- Artist
- Marie-Louise Von Motesiczky 1906–1996
- Medium
- Oil paint on canvas
- Dimensions
- Support: 825 × 540 mm
- Collection
- Tate
- Acquisition
- Presented by the Marie-Louise von Motesiczky Charitable Trust 2017
- Reference
- T14867
Summary
Portrait of a Russian Student 1927 depicts a young man with blonde hair seated in an interior setting. He is dressed formally in a grey suit and white shirt, the sober tones of which contrast with the green and pink patterned wallpaper behind him and the pink curtain at the right edge of the composition. His face has an intense, serious expression accentuated by his thin angular features and staring eyes, but most expressive of emotion are his hands. These are held in mid-air, perhaps in the act of gesticulating nervously, accentuating the impression of tension and anxiety. The identity of the sitter is unknown, but Motesiczky’s brother Karl was in contact with Russian scholars at the time that the portrait was painted, and she most likely met him through her brother. The work was probably painted in Paris while Motesiczky was studying at the Académie de la Grande Chaumière in Montparnasse. The simplified, angular forms and sparse setting, as well as the sober realist treatment of the figure, show Motesiczky adopting the formal approach of the Neue Sachlichkeit movement, with whom Max Beckmann (1884–1950), her mentor, exhibited in 1925. Like many of her early works, the background is divided into two sections, representing two walls of a room, the corner located behind the sitter’s head. The wall behind the sitter’s right shoulder is lit by light from the window on the right, while the other wall is in shadow. The muted colours are punctuated by flashes of pink in the wallpaper, curtain and sitter’s lips.

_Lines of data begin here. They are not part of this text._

### config.mk
export PLATFORM = sky130hd
export DESIGN_NAME = request_arbiter
export DESIGN_NICKNAME = d
export VERILOG_FILES = /design/src/rtl/request_arbiter_pkg.sv /design/src/rtl/request_arbiter_rr_priority_select.sv /design/src/rtl/request_arbiter.sv
export SDC_FILE = /design/constraint.sdc
export NUM_CORES = 1
export LEC_CHECK = 0
export ABC_CLOCK_PERIOD_IN_PS = 2980
export BUFFER_PORTS_ARGS = -buffer_cell sky130_fd_sc_hd__clkbuf_2
export CAP_MARGIN = 10
export CORE_ASPECT_RATIO = 1.4
export CORE_MARGIN = 2
export CORE_UTILIZATION = 45
export CTS_CLUSTER_SIZE = 40
export DETAILED_ROUTE_END_ITERATION = 12
export GPL_TIMING_DRIVEN = 0
export PLACE_DENSITY = 0.67
export SLEW_MARGIN = 25
export SYNTH_ARGS = -nofsm -noshare
export SYNTH_HDL_FRONTEND = slang
export SYNTH_SLANG_ARGS = --single-unit
### constraint.sdc
create_clock -name clk -period 2.98 [get_ports clk]
set_clock_uncertainty 0.15 [all_clocks]
set_input_delay 0.149 -clock clk [delete_from_list [all_inputs] [get_ports clk]]
set_output_delay 0.149 -clock clk [all_outputs]
set_load 0.03 [all_outputs]
[src/rtl/sap1_ctrl_seq_pkg.sv]
// Shared definitions for the SAP-1 controller-sequencer: opcodes, ring states,
// control-word layout.
package sap1_ctrl_seq_pkg;

  localparam int unsigned OP_W  = 4;
  localparam int unsigned T_NUM = 6;
  localparam int unsigned CW_W  = 12;

  localparam logic [OP_W-1:0] OP_LDA = 4'h0;
  localparam logic [OP_W-1:0] OP_ADD = 4'h1;
  localparam logic [OP_W-1:0] OP_SUB = 4'h2;
  localparam logic [OP_W-1:0] OP_OUT = 4'hE;
  localparam logic [OP_W-1:0] OP_HLT = 4'hF;

  // Bit index of each T-state inside the one-hot ring
  localparam int unsigned T1_IDX = 0;
  localparam int unsigned T2_IDX = 1;
  localparam int unsigned T3_IDX = 2;
  localparam int unsigned T4_IDX = 3;
  localparam int unsigned T5_IDX = 4;
  localparam int unsigned T6_IDX = 5;

  // Control-word bit positions, MSB first
  localparam int unsigned CW_CP = 11;
  localparam int unsigned CW_EP = 10;
  localparam int unsigned CW_LM = 9;
  localparam int unsigned CW_CE = 8;
  localparam int unsigned CW_LI = 7;
  localparam int unsigned CW_EI = 6;
  localparam int unsigned CW_LA = 5;
  localparam int unsigned CW_EA = 4;
  localparam int unsigned CW_SU = 3;
  localparam int unsigned CW_EU = 2;
  localparam int unsigned CW_LB = 1;
  localparam int unsigned CW_LO = 0;

  typedef enum logic [T_NUM-1:0] {
    ST_T1 = 6'b000001,
    ST_T2 = 6'b000010,
    ST_T3 = 6'b000100,
    ST_T4 = 6'b001000,
    ST_T5 = 6'b010000,
    ST_T6 = 6'b100000
  } tstate_e;

  typedef struct packed {
    logic cp;
    logic ep;
    logic lm;
    logic ce;
    logic li;
    logic ei;
    logic la;
    logic ea;
    logic su;
    logic eu;
    logic lb;
    logic lo;
  } ctrl_word_t;

endpackage

[src/rtl/sap1_ctrl_seq_if.sv]
// Control-word bus between the SAP-1 sequencer (master) and the datapath (slave).
interface sap1_ctrl_seq_if;
  import sap1_ctrl_seq_pkg::*;

  logic [OP_W-1:0]  opcode;
  logic             cp, ep, lm, ce, li, ei, la, ea, su, eu, lb, lo;
  logic             hlt;
  logic [T_NUM-1:0] tstate;

  modport master (
    input  opcode,
    output cp, ep, lm, ce, li, ei, la, ea, su, eu, lb, lo, hlt, tstate
  );

  modport slave (
    output opcode,
    input  cp, ep, lm, ce, li, ei, la, ea, su, eu, lb, lo, hlt, tstate
  );
endinterface

[src/rtl/sap1_ctrl_seq_ring_counter.sv]
// Six-state one-hot T-state ring, advancing on the falling edge of clk.
module sap1_ctrl_seq_ring_counter
  import sap1_ctrl_seq_pkg::*;
(
  input  logic    clk,
  input  logic    clr,
  input  logic    hold,
  output tstate_e tstate
);

  tstate_e state_q, state_d;

  always_ff @(negedge clk or posedge clr) begin
    if (clr) state_q <= ST_T1;
    else     state_q <= state_d;
  end

  // Rotate one position per edge; any corrupted code recovers to T1
  always_comb begin
    state_d = state_q;
    if (!hold) begin
      case (state_q)
        ST_T1:   state_d = ST_T2;
        ST_T2:   state_d = ST_T3;
        ST_T3:   state_d = ST_T4;
        ST_T4:   state_d = ST_T5;
        ST_T5:   state_d = ST_T6;
        ST_T6:   state_d = ST_T1;
        default: state_d = ST_T1;
      endcase
    end
  end

  assign tstate = state_q;

endmodule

The work was painted in the same year that Beckmann, having admired an earlier portrait by Motesiczky, Workman, Paris 1926, invited her to attend his master-class at the Städelschule in Frankfurt-am-Main, where she studied between 1927 and 1928. Beckmann was a family friend, whose studio Motesiczky had visited in 1924, and his work would exert a profound influence on his future student’s art. Her paintings of the 1920s, such as Portrait of a Russian Student, adopted his angular forms and harsh realism. From the 1930s this developed into a looser expressionist approach to her painting which can be seen in later works such as Old Woman, Amersham 1942 (Tate T14870). Portraiture would remain an important aspect of Motesiczky’s practice throughout her career.
Further reading
Ines Schlenker, Marie-Louise von Motesiczky, 1906–1996: A Catalogue Raisonné of the Paintings, London 2009, p.99 no.16.